» SOURCE MATERIAL:
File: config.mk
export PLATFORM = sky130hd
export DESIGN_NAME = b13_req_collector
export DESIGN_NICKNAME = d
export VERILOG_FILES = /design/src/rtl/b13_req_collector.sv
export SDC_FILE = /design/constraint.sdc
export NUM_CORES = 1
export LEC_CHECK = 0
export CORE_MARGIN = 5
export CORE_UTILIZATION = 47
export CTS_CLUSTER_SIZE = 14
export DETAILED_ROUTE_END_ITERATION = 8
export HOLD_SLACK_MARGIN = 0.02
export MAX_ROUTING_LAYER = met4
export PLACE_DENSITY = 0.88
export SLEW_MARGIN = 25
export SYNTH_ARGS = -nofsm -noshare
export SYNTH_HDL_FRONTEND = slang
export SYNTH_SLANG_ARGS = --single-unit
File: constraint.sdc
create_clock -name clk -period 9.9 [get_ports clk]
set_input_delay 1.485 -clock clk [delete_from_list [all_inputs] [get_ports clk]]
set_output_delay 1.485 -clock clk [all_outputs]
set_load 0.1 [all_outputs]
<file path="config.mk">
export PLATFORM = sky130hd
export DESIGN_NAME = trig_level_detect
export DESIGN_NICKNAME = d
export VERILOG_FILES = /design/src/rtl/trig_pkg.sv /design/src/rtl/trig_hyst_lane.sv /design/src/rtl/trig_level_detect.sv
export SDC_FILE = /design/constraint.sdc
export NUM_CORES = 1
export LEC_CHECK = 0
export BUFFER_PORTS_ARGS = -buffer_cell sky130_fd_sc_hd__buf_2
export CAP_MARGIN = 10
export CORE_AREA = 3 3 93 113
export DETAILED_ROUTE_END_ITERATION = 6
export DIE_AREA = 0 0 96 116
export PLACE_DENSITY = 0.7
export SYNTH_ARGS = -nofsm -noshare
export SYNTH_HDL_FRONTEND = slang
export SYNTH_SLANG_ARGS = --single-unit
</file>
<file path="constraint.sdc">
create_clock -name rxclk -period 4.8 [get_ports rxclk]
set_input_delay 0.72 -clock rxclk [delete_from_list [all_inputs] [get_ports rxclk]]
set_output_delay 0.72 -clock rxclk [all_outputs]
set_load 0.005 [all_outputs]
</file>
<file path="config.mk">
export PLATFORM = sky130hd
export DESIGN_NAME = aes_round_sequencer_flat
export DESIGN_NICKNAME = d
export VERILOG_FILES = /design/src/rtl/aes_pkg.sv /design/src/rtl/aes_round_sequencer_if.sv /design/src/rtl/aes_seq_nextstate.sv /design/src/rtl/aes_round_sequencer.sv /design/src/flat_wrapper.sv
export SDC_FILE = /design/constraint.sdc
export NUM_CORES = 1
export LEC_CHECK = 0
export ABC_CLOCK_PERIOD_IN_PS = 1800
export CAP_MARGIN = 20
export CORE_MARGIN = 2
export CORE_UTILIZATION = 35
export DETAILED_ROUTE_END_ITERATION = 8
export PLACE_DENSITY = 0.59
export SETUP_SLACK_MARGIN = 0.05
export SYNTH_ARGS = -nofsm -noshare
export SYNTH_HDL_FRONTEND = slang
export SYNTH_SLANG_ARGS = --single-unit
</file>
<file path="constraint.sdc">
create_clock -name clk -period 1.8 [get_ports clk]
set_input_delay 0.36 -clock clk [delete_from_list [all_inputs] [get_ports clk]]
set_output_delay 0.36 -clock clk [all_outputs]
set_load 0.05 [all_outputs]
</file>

---

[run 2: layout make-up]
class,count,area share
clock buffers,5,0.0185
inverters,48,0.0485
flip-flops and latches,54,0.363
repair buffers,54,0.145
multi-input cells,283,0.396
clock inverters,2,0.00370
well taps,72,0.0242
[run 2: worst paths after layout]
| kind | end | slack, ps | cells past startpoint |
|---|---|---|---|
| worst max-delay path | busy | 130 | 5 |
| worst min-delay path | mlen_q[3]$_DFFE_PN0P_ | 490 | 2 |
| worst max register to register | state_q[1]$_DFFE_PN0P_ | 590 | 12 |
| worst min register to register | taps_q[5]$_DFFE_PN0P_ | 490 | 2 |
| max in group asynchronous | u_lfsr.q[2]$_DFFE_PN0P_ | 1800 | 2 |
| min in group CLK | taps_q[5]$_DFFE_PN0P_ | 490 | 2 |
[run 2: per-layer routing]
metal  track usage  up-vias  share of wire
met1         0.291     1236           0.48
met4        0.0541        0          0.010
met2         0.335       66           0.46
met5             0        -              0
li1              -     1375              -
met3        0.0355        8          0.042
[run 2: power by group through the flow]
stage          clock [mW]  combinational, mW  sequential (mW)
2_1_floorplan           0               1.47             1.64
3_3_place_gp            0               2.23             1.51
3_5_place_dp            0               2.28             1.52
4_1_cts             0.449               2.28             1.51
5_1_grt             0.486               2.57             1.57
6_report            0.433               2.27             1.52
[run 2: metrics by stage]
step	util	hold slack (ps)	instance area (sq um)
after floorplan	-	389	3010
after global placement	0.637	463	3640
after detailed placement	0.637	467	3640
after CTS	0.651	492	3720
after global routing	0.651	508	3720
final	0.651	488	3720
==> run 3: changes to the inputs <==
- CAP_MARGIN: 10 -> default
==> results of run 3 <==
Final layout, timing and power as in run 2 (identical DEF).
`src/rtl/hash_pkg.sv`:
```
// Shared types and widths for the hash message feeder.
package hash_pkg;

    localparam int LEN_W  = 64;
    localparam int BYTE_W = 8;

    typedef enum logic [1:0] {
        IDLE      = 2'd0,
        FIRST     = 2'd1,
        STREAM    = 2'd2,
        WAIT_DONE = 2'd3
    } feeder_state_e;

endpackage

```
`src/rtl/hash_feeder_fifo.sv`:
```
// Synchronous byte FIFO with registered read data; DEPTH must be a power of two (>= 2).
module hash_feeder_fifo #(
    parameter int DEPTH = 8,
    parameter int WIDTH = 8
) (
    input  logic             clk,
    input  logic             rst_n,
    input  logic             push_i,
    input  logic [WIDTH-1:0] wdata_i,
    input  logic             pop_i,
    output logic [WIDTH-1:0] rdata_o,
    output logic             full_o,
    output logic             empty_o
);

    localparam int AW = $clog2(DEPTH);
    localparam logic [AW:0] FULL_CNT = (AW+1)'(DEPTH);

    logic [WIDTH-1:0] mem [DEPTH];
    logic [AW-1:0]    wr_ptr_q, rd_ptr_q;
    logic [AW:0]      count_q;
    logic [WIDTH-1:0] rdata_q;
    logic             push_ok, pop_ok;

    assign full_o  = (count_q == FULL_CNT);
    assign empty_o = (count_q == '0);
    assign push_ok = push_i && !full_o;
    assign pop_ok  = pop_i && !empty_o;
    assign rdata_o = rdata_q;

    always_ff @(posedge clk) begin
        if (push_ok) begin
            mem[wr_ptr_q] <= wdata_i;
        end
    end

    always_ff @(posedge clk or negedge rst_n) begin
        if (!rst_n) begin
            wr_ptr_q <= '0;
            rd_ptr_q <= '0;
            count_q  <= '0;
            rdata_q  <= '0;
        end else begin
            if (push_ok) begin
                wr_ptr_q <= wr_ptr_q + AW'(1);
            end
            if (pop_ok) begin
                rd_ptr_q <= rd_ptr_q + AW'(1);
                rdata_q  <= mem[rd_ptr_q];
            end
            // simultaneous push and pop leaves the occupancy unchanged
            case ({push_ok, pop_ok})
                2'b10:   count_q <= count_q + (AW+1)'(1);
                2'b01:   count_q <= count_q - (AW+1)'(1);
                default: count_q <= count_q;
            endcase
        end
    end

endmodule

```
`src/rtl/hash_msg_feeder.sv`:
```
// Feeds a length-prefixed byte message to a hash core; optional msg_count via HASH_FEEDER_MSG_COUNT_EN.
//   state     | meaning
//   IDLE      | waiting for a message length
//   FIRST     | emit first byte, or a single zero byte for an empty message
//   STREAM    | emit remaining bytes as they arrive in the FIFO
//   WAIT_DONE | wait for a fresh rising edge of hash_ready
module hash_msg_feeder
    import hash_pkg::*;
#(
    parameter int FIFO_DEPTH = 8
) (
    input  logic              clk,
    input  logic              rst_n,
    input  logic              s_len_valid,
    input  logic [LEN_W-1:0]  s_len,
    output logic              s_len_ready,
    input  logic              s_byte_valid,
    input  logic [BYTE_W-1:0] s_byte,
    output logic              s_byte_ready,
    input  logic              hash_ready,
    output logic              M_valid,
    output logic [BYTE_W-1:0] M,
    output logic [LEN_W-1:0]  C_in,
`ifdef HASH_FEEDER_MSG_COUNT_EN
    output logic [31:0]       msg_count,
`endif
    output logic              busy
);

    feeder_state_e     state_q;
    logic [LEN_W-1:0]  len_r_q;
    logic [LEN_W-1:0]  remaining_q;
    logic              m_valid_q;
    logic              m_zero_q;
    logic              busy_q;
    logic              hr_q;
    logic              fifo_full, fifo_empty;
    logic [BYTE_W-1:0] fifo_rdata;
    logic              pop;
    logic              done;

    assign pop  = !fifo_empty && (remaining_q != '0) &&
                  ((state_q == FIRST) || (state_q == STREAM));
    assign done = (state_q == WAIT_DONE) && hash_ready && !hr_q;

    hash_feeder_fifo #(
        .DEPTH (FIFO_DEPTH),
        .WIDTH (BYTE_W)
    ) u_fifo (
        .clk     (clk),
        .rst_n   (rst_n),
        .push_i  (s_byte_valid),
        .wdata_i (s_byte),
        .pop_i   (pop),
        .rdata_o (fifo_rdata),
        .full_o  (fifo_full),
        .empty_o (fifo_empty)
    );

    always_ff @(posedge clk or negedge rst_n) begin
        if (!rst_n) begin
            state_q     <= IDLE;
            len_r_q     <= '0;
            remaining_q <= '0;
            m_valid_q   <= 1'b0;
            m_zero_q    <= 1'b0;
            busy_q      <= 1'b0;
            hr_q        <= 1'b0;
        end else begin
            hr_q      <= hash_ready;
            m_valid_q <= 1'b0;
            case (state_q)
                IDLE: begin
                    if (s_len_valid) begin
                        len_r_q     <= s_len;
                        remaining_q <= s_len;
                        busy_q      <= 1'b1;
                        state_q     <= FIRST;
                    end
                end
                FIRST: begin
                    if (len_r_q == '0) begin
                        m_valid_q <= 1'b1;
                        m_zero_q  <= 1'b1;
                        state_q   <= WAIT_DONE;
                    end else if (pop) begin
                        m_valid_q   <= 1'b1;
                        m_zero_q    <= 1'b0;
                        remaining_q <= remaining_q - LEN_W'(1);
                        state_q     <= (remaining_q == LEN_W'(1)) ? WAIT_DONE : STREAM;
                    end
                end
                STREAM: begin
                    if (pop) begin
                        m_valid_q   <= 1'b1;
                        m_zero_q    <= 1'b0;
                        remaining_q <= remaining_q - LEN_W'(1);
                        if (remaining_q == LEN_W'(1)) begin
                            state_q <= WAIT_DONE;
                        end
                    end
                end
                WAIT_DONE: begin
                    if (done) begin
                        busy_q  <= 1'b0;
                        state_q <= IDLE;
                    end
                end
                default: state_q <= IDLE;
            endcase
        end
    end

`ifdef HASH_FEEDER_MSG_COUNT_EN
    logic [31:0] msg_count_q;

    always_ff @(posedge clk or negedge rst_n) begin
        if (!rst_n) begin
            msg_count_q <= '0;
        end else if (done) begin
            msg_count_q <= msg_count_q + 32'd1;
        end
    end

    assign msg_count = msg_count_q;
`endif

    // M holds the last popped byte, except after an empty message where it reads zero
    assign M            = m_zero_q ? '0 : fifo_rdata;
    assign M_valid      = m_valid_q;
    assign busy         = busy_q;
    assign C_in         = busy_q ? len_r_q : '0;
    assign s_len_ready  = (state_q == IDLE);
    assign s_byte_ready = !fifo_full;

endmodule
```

---

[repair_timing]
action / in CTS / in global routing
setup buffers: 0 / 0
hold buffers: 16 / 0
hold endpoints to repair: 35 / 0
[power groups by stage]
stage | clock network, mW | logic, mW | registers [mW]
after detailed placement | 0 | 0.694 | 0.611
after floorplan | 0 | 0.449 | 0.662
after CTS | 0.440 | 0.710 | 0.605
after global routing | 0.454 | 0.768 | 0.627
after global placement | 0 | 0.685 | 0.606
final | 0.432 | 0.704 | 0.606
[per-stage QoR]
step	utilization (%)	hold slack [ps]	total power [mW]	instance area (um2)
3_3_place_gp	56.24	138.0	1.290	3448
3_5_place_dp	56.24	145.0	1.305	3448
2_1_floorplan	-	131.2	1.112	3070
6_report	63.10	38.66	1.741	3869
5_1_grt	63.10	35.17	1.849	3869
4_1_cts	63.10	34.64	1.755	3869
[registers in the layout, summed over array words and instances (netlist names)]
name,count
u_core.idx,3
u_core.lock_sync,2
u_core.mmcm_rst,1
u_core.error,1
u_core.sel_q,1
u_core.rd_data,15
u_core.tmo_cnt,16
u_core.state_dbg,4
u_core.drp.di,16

» WHAT YOU SHOULD DO: In the listing above, find the line with "hold buffers: 16 / 0" and the line with "u_core.drp.di,16", then print exactly those lines and every line between them.

» EXERCISE RESULT:
hold buffers: 16 / 0
hold endpoints to repair: 35 / 0
[power groups by stage]
stage | clock network, mW | logic, mW | registers [mW]
after detailed placement | 0 | 0.694 | 0.611
after floorplan | 0 | 0.449 | 0.662
after CTS | 0.440 | 0.710 | 0.605
after global routing | 0.454 | 0.768 | 0.627
after global placement | 0 | 0.685 | 0.606
final | 0.432 | 0.704 | 0.606
[per-stage QoR]
step	utilization (%)	hold slack [ps]	total power [mW]	instance area (um2)
3_3_place_gp	56.24	138.0	1.290	3448
3_5_place_dp	56.24	145.0	1.305	3448
2_1_floorplan	-	131.2	1.112	3070
6_report	63.10	38.66	1.741	3869
5_1_grt	63.10	35.17	1.849	3869
4_1_cts	63.10	34.64	1.755	3869
[registers in the layout, summed over array words and instances (netlist names)]
name,count
u_core.idx,3
u_core.lock_sync,2
u_core.mmcm_rst,1
u_core.error,1
u_core.sel_q,1
u_core.rd_data,15
u_core.tmo_cnt,16
u_core.state_dbg,4
u_core.drp.di,16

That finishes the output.